[Joint CQSE & NCTS Seminar] Demystify Problem-Dependent Power of Quantum Neural Networks on Multi-Class Classification

Title: [Joint CQSE & NCTS Seminar] Application of Quantum Computing in Chemical Industry
Speaker: Dr. Min-Hsiu Hsieh (Hon Hai Research Institute)
Time: Oct. 20, 2023, 14:30-15:30
Place: Rm. 104, Chin-Pao Yang Lecture Hall, CCMS & New Physics Building, NTU
Online: https://nationaltaiwanuniversity-zbh.my.webex.com/nationaltaiwanuniversity-zbh.my/j.php?MTID=mf0a1b4255e96edb93e638803cf473f14

Quantum neural networks (QNNs) have become an important tool for understanding the physical world, but their advantages and limitations are not fully understood. Some QNNs with specific encoding methods can be efficiently simulated by classical surrogates, while others with quantum memory may perform better than classical classifiers. Here we systematically investigate the problem-dependent power of quantum neural classifiers (QCs) on multi-class classification tasks. Through the analysis of expected risk, a measure that weighs the training loss and the generalization error of a classifier jointly, we identify two key findings: first, the training loss dominates the power rather than the generalization ability; second, QCs undergo a U-shaped risk curve, in contrast to the double-descent risk curve of deep neural classifiers. We also reveal the intrinsic connection between optimal QCs and the Helstrom bound and the equiangular tight frame. Using these findings, we propose a method that uses loss dynamics to probe whether a QC may be more effective than a classical classifier on a particular learning task. Numerical results demonstrate the effectiveness of our approach to explain the superiority of QCs over multilayer Perceptron on parity datasets and their limitations over convolutional neural networks on image datasets. Our work sheds light on the problem-dependent power of QNNs and offers a practical tool for evaluating their potential merit.

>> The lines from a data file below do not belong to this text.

==> src/rtl/alu_writeback.sv <==
// Writeback stage behind the 32-bit ALU: buffers results, derives C/Z/N flags and
// drains each result to the register-file write port, splitting multiplies into lo/hi writes.
//
// state  | meaning
// S_IDLE | no write pending; pops x0-destined heads, launches the next low-word write
// S_LO   | low word presented on wb_*, waiting for wb_ready
// S_HI   | high word of a multiply presented on wb_*, waiting for wb_ready

module alu_writeback #(
   parameter int DEPTH  = 2,
   parameter int ADDR_W = 5
) (
   input  logic              clk,
   input  logic              rst,
   input  logic              in_valid_i,
   output logic              in_ready_o,
   input  logic [63:0]       in_result_i,
   input  logic [3:0]        in_ctrl_i,
   input  logic [ADDR_W-1:0] in_rd_i,
   output logic              wb_valid_o,
   input  logic              wb_ready_i,
   output logic [ADDR_W-1:0] wb_addr_o,
   output logic [31:0]       wb_data_o,
   output logic              wb_hi_o,
   output logic [2:0]        flags_o,
   output logic              busy_o
);

   localparam int PTR_W = (DEPTH > 1) ? $clog2(DEPTH) : 1;
   localparam int CNT_W = $clog2(DEPTH + 1);
   localparam logic [3:0] OP_ADD = 4'b0000;
   localparam logic [3:0] OP_MUL = 4'b0010;

   typedef enum logic [1:0] {
      S_IDLE = 2'd0,
      S_LO   = 2'd1,
      S_HI   = 2'd2
   } state_t;

   logic [63:0]       mem_result [DEPTH];
   logic [3:0]        mem_ctrl   [DEPTH];
   logic [ADDR_W-1:0] mem_rd     [DEPTH];

   logic [PTR_W-1:0]  wr_ptr_q, wr_ptr_d;
   logic [PTR_W-1:0]  rd_ptr_q, rd_ptr_d;
   logic [CNT_W-1:0]  count_q, count_d;
   logic [2:0]        flags_q, flags_d;

   state_t            state_q;
   logic              wb_valid_q;
   logic [ADDR_W-1:0] wb_addr_q;
   logic [31:0]       wb_data_q;
   logic              wb_hi_q;

   logic              full, empty, push, pop;
   logic [63:0]       head_result;
   logic [ADDR_W-1:0] head_rd;
   logic              head_mul, head_has_hi;

   assign full        = (count_q == CNT_W'(DEPTH));
   assign empty       = (count_q == '0);
   assign push        = in_valid_i && !full;
   assign head_result = mem_result[rd_ptr_q];
   assign head_rd     = mem_rd[rd_ptr_q];
   assign head_mul    = (mem_ctrl[rd_ptr_q] == OP_MUL);
   // rd+1 wrapping to x0 means the high word has nowhere to go
   assign head_has_hi = head_mul && !(&head_rd);

   always_comb begin
      pop = 1'b0;
      unique case (state_q)
         S_IDLE:  pop = !empty && (head_rd == '0);
         S_LO:    pop = wb_ready_i && !head_has_hi;
         S_HI:    pop = wb_ready_i;
         default: pop = 1'b0;
      endcase
   end

   always_comb begin
      wr_ptr_d = push ? wr_ptr_q + 1'b1 : wr_ptr_q;
      rd_ptr_d = pop  ? rd_ptr_q + 1'b1 : rd_ptr_q;
      count_d  = count_q + CNT_W'(push) - CNT_W'(pop);
   end

   always_comb begin
      flags_d = flags_q;
      if (push) begin
         if (in_ctrl_i == OP_MUL) begin
            flags_d = {1'b0, (in_result_i == 64'd0), in_result_i[63]};
         end else begin
            flags_d = {(in_ctrl_i == OP_ADD) && in_result_i[32],
                       (in_result_i[31:0] == 32'd0), in_result_i[31]};
         end
      end
   end

   always_ff @(posedge clk) begin
      if (push) begin
         mem_result[wr_ptr_q] <= in_result_i;
         mem_ctrl[wr_ptr_q]   <= in_ctrl_i;
         mem_rd[wr_ptr_q]     <= in_rd_i;
      end
   end

   always_ff @(posedge clk or posedge rst) begin
      if (rst) begin
         wr_ptr_q <= '0;
         rd_ptr_q <= '0;
         count_q  <= '0;
         flags_q  <= 3'b000;
      end else begin
         wr_ptr_q <= wr_ptr_d;
         rd_ptr_q <= rd_ptr_d;
         count_q  <= count_d;
         flags_q  <= flags_d;
      end
   end

   always_ff @(posedge clk or posedge rst) begin
      if (rst) begin
         state_q    <= S_IDLE;
         wb_valid_q <= 1'b0;
         wb_addr_q  <= '0;
         wb_data_q  <= '0;
         wb_hi_q    <= 1'b0;
      end else begin
         unique case (state_q)
            S_IDLE: begin
               if (!empty && (head_rd != '0)) begin
                  wb_valid_q <= 1'b1;
                  wb_addr_q  <= head_rd;
                  wb_data_q  <= head_result[31:0];
                  wb_hi_q    <= 1'b0;
                  state_q    <= S_LO;
               end
            end
            S_LO: begin
               if (wb_ready_i) begin
                  if (head_has_hi) begin
                     wb_addr_q <= head_rd + 1'b1;
                     wb_data_q <= head_result[63:32];
                     wb_hi_q   <= 1'b1;
                     state_q   <= S_HI;
                  end else begin
                     wb_valid_q <= 1'b0;
                     state_q    <= S_IDLE;
                  end
               end
            end
            S_HI: begin
               if (wb_ready_i) begin
                  wb_valid_q <= 1'b0;
                  state_q    <= S_IDLE;
               end
            end
            default: begin
               wb_valid_q <= 1'b0;
               state_q    <= S_IDLE;
            end
         endcase
      end
   end

   assign in_ready_o = !full;
   assign wb_valid_o = wb_valid_q;
   assign wb_addr_o  = wb_addr_q;
   assign wb_data_o  = wb_data_q;
   assign wb_hi_o    = wb_hi_q;
   assign flags_o    = flags_q;
   assign busy_o     = !empty || (state_q != S_IDLE);

endmodule
==> src/rtl/pipe_register_file.sv <==
// Register file with a per-register pending scoreboard for in-order issue.
// Read ports are combinational and bypass a same-cycle write; pend_cnt tracks how many registers await a producer.
module pipe_register_file #(
    parameter int DATA_W   = 16,
    parameter int ADDR_W   = 4,
    parameter int ZERO_REG = 1
) (
    input  logic              clk,
    input  logic              clr_n,
    input  logic [ADDR_W-1:0] a_addr,
    input  logic [ADDR_W-1:0] b_addr,
    output logic [DATA_W-1:0] a_data,
    output logic [DATA_W-1:0] b_data,
    output logic              a_busy,
    output logic              b_busy,
    input  logic              wr_en,
    input  logic [ADDR_W-1:0] wr_addr,
    input  logic [DATA_W-1:0] wr_data,
    input  logic              rsv_en,
    input  logic [ADDR_W-1:0] rsv_addr,
    output logic [ADDR_W:0]   pend_cnt
);

    localparam int DEPTH = 2 ** ADDR_W;

    logic [DATA_W-1:0] regs [DEPTH];
    logic [DEPTH-1:0]  pend;
    logic [DEPTH-1:0]  pend_nxt;
    logic [ADDR_W:0]   cnt_q;
    logic              wr_ok;
    logic              rsv_ok;
    logic              set_new;
    logic              clr_old;

    // Register 0 is hard-wired to zero when ZERO_REG is set: it neither stores nor reserves.
    assign wr_ok  = wr_en  && !((ZERO_REG != 0) && (wr_addr  == '0));
    assign rsv_ok = rsv_en && !((ZERO_REG != 0) && (rsv_addr == '0));

    always_comb begin
        a_data = regs[a_addr];
        b_data = regs[b_addr];
        if ((ZERO_REG != 0) && (a_addr == '0)) a_data = '0;
        if ((ZERO_REG != 0) && (b_addr == '0)) b_data = '0;
        if (wr_ok && (wr_addr == a_addr)) a_data = wr_data;
        if (wr_ok && (wr_addr == b_addr)) b_data = wr_data;
    end

    // A write arriving this cycle satisfies the consumer, so busy drops together with the bypass.
    assign a_busy = pend[a_addr] && !(wr_ok && (wr_addr == a_addr));
    assign b_busy = pend[b_addr] && !(wr_ok && (wr_addr == b_addr));

    always_comb begin
        pend_nxt = pend;
        if (wr_ok)  pend_nxt[wr_addr]  = 1'b0;
        if (rsv_ok) pend_nxt[rsv_addr] = 1'b1;
    end

    // Net change in pending bits; a reserve and write to the same register leaves it pending.
    assign set_new = rsv_ok && !pend[rsv_addr];
    assign clr_old = wr_ok && pend[wr_addr] && !(rsv_ok && (rsv_addr == wr_addr));

    always_ff @(posedge clk or negedge clr_n) begin
        if (!clr_n) begin
            for (int i = 0; i < DEPTH; i++) regs[i] <= '0;
        end else if (wr_ok) begin
            regs[wr_addr] <= wr_data;
        end
    end

    always_ff @(posedge clk or negedge clr_n) begin
        if (!clr_n) begin
            pend  <= '0;
            cnt_q <= '0;
        end else begin
            pend <= pend_nxt;
            case ({set_new, clr_old})
                2'b10:   cnt_q <= cnt_q + (ADDR_W + 1)'(1);
                2'b01:   cnt_q <= cnt_q - (ADDR_W + 1)'(1);
                default: cnt_q <= cnt_q;
            endcase
        end
    end

    assign pend_cnt = cnt_q;

endmodule

==> config.mk <==
export PLATFORM = sky130hd
export DESIGN_NAME = pipe_register_file
export DESIGN_NICKNAME = d
export VERILOG_FILES = /design/src/rtl/pipe_register_file.sv
export SDC_FILE = /design/constraint.sdc
export NUM_CORES = 1
export LEC_CHECK = 0
export ABC_AREA = 1
export CAP_MARGIN = 20
export CORE_MARGIN = 5
export CORE_UTILIZATION = 30
export DETAILED_ROUTE_END_ITERATION = 6
export HOLD_SLACK_MARGIN = 0.1
export PLACE_DENSITY_LB_ADDON = 0.12
export SYNTH_ARGS = -nofsm -noshare
export SYNTH_HDL_FRONTEND = slang
export SYNTH_SLANG_ARGS = --single-unit
==> constraint.sdc <==
create_clock -name clk -period 2.95 [get_ports clk]
set_input_delay 0.295 -clock clk [delete_from_list [all_inputs] [get_ports clk]]
set_output_delay 0.295 -clock clk [all_outputs]
set_load 0.01 [all_outputs]
* After elaboration in Yosys (flattened, before gate mapping) *
Cells that the tools add are included.

operators by class
  add/subtract/negate cells = 2
  $mul = 0
  div/mod/pow operators = 0
  $lt $le $gt $ge = 10
  eq/ne operators = 5
  shift-type cells = 0
  muxes and demuxes = 28
  bitwise logic cells = 6
  reductions and logical operators = 24

operators with widths
  kind                                                                                  number
  256-bit bitwise mux                                                                   1
  16-bit two-way mux                                                                    11
  16-bit binary-select mux with 4-bit select                                            2
  16-bit demux with 4-bit select                                                        1
  4-bit by 5-bit < comparator with 1-bit output (second input constant)                 4
  16-bit bitwise AND                                                                    1
  1-bit binary-select mux with 4-bit select                                             4
  4-bit logical NOT                                                                     4
  16-bit NOT                                                                            1
  16-bit bitwise OR                                                                     1
  5-bit greater-or-equal comparator (second input constant)                             3
  4-bit NOT with 5-bit output                                                           3
  1-bit logical AND                                                                     13
  4-bit equality test                                                                   3
  5-bit one-hot mux with 2 select lines                                                 1
  1-bit demux with 4-bit select                                                         2
  4-bit by 1-bit greater-or-equal comparator with 1-bit output (second input constant)  2
  1-bit logical NOT                                                                     6
  1-bit two-way mux                                                                     6
  5-bit by 1-bit adder with 5-bit output (second input constant)                        1
  5-bit by 1-bit < comparator with 1-bit output (second input constant)                 1
  5-bit by 1-bit subtractor with 5-bit output (second input constant)                   1
  2-bit by 1-bit equality test with 1-bit output (second input constant)                1
  2-bit equality test (second input constant)                                           1
  2-bit nonzero test                                                                    1

storage, ports and cells
  bits in registers = 277
  bits in latches = 0
  RAM bits = 0
  memory bits (read-only) = 0
  bits of input ports = 36
  output and inout bits = 39
  word-level logic and storage cells = 93
  memories kept = 0

* Logic depth before layout (Yosys ltp) *
Gate-level depths: netlist of the first run.

  word-level depth = 9
  depth in mapped cells = 17
  mapped depth without buffers = 17

* Worst setup path after synthesis of the first run *
Ideal clock, no wire load.

  path type = input to register
  start point = input port wr_addr[1]
  end point = register cnt_q[4] (netlist: pend_cnt[4])
  library setup time = 0.065 ns
  data arrival time = 2.131 ns
  required time = 2.885 ns
  path slack = 0.754 ns
  stages = 17
  path buffers = 1
  cells stage by stage = buf_4 inv_2 nor2_2 a21oi_1 nand2_1 nand2_1 nand2_1 nor2_1 nor2_1 ha_1 fa_1 a21oi_1 nor2_1 nor2_1 xor2_1 nand2_1 nand2_1

between the ends
  cells in the longest elaborated chain, start to end = 7
  elaborated cells on any way between the ends = 14
  classes of those cells = eq/ne: 3; mux: 3; reduce/logical: 8

ends and longest elaborated chain
  element                                                                                       RTL line  text
  from (decl)                                                                                   17        input logic [ADDR_W-1:0] wr_addr,
  branches (longest 4 deep; another with 1-bit binary-select mux with 4-bit select)             --
  1-bit logical AND (*)                                                                         60        assign clr_old = wr_ok && pend[wr_addr] && !(rsv_ok && (rsv_addr == wr_addr));
  2-bit by 1-bit equality test with 1-bit output / 2-bit equality test (equally long branches)  76        case ({set_new, clr_old})
  5-bit one-hot mux with 2 select lines / 2-bit nonzero test (equally long branches)            --
  to (signal assigned)                                                                          77        2'b10: cnt_q <= cnt_q + (ADDR_W + 1)'(1);
  to (signal assigned)                                                                          78        2'b01: cnt_q <= cnt_q - (ADDR_W + 1)'(1);
  to (signal assigned)                                                                          79        default: cnt_q <= cnt_q;
  to (decl)                                                                                     29        logic [ADDR_W:0] cnt_q;

Every way passes the cells marked *. The select of a mux whose other input is x is not followed.
A chain may end at the register's enable or synchronous reset.

* Final worst setup path of the first run *
  start point = input port a_addr[3]
  end point = output port a_data[9]

between the ends
  cells in the longest elaborated chain, start to end = 6
  elaborated cells on any way between the ends = 9
  classes of those cells = eq/ne: 1; mux: 5; bitwise: 1; reduce/logical: 2

ends and longest elaborated chain
  element                                                RTL line  text
  from (decl)                                            10        input logic [ADDR_W-1:0] a_addr,
  4-bit NOT with 5-bit output (not written as such)      40        a_data = regs[a_addr];
  16-bit binary-select mux with 4-bit select             40
  16-bit two-way mux (not written as such) (2 in a row)  40
  16-bit two-way mux                                     42        if ((ZERO_REG != 0) && (a_addr == '0)) a_data = '0;
  16-bit two-way mux (*)                                 44        if (wr_ok && (wr_addr == a_addr)) a_data = wr_data;
  to (decl)                                              12        output logic [DATA_W-1:0] a_data,

Every way passes the cells marked *; elsewhere a longest branch is shown, timed or not. The select of a mux whose other input is x is not followed.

 I have been the director of the Hon Hai Quantum Computing Research Center in Taiwan since January 2021. Prior to this role, I was an Associate Professor at the University of Technology Sydney in Australia and a member of the UTS Centre for Quantum Software and Information from 2014 to 2020. From 2010 to 2012, I was a postdoctoral research fellow at the University of Cambridge in the UK, where I was affiliated with the Centre for Quantum Information and Foundations. Before that, I worked as a research scientist with the ERATO-SORST Quantum Computation and Information Project in Japan, which was funded by the Japan Science and Technology Agency. During this time, I was also affiliated with the Department of Computer Science at the University of Tokyo. From 2014 to 2018, I held an Australian Research Council Future Fellowship.
I serve on the steering committee of 
· Conference on the Theory of Quantum Computation, Communication and Cryptography (TQC), 2021-2024;
·  Conference series on Quantum Information Processing (QIP), 2021-2024; 
·  Beyond IID in Information Theory (BIID), 2020 - 2022.
I was the program chair of the TQC 2021 and BIID 2021.
My research interests include general topics in quantum information and computation.